[Data items]
[Start of Attachment]

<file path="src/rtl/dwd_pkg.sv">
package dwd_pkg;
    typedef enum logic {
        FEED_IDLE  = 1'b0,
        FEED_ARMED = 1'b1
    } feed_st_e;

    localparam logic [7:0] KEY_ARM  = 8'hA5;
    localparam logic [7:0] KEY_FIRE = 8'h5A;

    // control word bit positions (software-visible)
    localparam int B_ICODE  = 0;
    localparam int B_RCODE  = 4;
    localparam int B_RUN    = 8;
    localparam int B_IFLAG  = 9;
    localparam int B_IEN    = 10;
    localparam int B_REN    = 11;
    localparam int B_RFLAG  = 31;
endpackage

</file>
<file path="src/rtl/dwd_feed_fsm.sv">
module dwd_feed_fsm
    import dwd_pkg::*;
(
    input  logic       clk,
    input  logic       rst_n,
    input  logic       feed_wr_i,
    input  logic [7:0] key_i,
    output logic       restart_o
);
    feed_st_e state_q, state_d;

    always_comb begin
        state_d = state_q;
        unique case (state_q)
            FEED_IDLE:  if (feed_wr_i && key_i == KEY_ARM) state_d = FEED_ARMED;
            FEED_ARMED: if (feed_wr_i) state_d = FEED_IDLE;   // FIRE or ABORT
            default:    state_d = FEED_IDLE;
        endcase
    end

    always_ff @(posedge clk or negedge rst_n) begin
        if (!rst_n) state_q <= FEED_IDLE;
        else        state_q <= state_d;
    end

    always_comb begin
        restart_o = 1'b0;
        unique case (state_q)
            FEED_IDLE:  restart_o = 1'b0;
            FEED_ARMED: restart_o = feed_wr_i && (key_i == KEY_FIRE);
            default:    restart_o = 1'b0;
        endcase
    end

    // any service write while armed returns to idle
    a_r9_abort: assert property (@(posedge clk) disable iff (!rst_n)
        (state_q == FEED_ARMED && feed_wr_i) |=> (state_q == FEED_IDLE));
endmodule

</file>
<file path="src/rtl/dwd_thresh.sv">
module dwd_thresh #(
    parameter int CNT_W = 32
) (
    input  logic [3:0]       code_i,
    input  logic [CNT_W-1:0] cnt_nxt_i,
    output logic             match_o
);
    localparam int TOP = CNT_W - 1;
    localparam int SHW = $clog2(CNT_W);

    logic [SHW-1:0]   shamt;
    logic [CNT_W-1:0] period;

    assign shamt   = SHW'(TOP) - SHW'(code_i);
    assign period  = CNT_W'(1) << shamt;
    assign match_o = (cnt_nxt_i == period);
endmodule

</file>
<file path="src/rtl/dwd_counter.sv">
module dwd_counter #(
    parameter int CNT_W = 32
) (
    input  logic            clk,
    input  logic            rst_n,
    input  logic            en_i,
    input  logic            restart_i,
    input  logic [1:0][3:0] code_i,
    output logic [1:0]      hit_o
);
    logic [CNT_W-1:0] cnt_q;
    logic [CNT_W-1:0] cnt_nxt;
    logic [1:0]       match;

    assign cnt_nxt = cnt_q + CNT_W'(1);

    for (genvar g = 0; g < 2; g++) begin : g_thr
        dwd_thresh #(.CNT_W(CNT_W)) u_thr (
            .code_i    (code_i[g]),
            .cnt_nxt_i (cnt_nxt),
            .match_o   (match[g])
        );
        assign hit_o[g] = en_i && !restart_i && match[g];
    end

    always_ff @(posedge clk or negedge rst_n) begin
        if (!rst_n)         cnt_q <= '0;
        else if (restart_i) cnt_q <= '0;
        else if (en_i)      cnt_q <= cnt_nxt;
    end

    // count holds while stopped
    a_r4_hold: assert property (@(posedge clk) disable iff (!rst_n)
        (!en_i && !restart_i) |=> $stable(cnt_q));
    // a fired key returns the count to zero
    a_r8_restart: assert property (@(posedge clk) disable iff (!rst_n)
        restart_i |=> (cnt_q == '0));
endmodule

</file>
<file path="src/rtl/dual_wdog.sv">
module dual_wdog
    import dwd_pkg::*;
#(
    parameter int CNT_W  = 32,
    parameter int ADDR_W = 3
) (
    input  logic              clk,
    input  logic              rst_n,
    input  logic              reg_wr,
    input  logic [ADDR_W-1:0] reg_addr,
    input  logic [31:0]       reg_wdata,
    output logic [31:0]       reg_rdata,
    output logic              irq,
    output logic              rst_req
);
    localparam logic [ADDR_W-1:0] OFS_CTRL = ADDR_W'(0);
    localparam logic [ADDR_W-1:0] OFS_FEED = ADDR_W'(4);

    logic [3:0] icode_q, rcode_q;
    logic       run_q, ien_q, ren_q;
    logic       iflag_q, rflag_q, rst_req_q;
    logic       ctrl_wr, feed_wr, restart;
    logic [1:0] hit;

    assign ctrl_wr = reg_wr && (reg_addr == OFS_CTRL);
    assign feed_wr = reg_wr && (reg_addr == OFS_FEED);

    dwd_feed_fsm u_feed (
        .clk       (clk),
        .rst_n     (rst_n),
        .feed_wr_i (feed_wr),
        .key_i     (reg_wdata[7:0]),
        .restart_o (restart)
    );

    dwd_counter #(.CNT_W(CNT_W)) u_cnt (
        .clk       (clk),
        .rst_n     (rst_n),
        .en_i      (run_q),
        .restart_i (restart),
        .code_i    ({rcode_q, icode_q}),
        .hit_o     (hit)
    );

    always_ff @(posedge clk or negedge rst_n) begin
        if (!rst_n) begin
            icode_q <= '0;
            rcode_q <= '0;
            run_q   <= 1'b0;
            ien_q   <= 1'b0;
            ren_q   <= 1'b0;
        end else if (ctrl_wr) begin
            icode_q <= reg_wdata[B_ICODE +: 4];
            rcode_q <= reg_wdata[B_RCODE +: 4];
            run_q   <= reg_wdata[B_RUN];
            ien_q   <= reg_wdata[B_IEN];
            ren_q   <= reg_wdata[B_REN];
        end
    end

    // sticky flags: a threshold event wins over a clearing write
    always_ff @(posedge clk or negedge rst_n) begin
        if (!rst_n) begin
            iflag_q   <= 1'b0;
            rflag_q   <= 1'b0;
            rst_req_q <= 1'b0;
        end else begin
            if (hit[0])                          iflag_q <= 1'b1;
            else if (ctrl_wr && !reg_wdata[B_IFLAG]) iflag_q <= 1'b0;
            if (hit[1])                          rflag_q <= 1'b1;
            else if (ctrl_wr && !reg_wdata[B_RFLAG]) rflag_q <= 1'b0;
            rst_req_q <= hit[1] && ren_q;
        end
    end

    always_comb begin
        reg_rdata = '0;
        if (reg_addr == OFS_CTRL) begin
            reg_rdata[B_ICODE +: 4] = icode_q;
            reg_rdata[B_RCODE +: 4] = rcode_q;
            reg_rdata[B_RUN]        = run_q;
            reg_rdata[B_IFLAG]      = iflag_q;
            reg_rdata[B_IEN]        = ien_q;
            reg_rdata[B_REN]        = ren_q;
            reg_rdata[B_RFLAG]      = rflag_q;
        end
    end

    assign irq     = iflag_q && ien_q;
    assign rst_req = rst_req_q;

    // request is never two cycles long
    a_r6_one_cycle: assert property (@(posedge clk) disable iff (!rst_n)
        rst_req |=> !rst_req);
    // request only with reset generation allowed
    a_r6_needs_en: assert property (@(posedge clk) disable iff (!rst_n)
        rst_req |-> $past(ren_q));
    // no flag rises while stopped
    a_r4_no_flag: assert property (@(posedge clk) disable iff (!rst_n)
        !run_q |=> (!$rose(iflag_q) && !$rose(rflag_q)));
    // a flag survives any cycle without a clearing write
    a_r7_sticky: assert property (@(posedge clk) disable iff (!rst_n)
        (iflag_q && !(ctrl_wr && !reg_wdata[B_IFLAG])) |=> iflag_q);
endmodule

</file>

[End of Attachment]
[Start of Attachment]

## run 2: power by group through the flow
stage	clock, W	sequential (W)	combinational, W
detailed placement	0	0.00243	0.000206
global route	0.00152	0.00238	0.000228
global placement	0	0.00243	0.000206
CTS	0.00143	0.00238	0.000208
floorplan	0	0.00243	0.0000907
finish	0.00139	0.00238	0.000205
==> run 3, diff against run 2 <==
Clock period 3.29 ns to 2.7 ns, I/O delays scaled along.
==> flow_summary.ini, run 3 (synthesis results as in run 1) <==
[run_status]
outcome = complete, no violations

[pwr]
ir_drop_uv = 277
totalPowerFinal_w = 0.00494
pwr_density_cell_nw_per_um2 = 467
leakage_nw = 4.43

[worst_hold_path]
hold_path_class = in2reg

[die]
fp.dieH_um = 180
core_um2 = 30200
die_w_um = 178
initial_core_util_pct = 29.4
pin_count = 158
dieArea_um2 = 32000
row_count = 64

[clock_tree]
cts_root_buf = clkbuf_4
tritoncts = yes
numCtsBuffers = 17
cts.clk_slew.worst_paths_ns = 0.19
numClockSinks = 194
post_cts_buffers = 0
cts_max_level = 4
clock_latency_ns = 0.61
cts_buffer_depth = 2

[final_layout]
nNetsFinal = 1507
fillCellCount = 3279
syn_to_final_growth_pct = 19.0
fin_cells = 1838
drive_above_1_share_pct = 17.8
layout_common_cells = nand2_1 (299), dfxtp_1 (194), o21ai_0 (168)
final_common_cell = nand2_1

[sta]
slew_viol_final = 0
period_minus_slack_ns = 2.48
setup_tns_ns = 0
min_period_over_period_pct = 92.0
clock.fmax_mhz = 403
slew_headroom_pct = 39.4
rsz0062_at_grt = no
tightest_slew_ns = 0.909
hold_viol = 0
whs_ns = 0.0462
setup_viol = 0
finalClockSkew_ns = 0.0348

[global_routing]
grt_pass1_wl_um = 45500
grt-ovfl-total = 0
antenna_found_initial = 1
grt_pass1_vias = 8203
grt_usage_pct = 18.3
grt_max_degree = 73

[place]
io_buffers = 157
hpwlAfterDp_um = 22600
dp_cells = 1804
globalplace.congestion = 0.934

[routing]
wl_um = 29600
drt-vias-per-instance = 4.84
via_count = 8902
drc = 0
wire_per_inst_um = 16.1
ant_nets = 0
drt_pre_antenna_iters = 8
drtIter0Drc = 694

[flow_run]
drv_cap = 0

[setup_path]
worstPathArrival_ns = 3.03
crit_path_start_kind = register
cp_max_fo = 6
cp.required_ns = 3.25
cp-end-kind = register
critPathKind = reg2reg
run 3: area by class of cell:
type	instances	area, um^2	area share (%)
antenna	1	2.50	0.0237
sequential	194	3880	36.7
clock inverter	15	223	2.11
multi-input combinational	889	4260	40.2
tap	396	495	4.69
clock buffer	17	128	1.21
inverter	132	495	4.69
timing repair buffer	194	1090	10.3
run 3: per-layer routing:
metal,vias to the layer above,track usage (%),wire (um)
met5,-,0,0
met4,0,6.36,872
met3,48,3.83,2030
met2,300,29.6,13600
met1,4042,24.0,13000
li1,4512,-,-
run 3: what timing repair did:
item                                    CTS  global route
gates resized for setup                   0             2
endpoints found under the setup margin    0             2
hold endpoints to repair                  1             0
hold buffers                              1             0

[End of Attachment]

## Assigned task
Every line above from the line with "## run 2: power by group through the flow" to the line with "tritoncts = yes", both included, must be reproduced exactly, and no other line may appear.

## The answer
## run 2: power by group through the flow
stage	clock, W	sequential (W)	combinational, W
detailed placement	0	0.00243	0.000206
global route	0.00152	0.00238	0.000228
global placement	0	0.00243	0.000206
CTS	0.00143	0.00238	0.000208
floorplan	0	0.00243	0.0000907
finish	0.00139	0.00238	0.000205
==> run 3, diff against run 2 <==
Clock period 3.29 ns to 2.7 ns, I/O delays scaled along.
==> flow_summary.ini, run 3 (synthesis results as in run 1) <==
[run_status]
outcome = complete, no violations

[pwr]
ir_drop_uv = 277
totalPowerFinal_w = 0.00494
pwr_density_cell_nw_per_um2 = 467
leakage_nw = 4.43

[worst_hold_path]
hold_path_class = in2reg

[die]
fp.dieH_um = 180
core_um2 = 30200
die_w_um = 178
initial_core_util_pct = 29.4
pin_count = 158
dieArea_um2 = 32000
row_count = 64

[clock_tree]
cts_root_buf = clkbuf_4
tritoncts = yes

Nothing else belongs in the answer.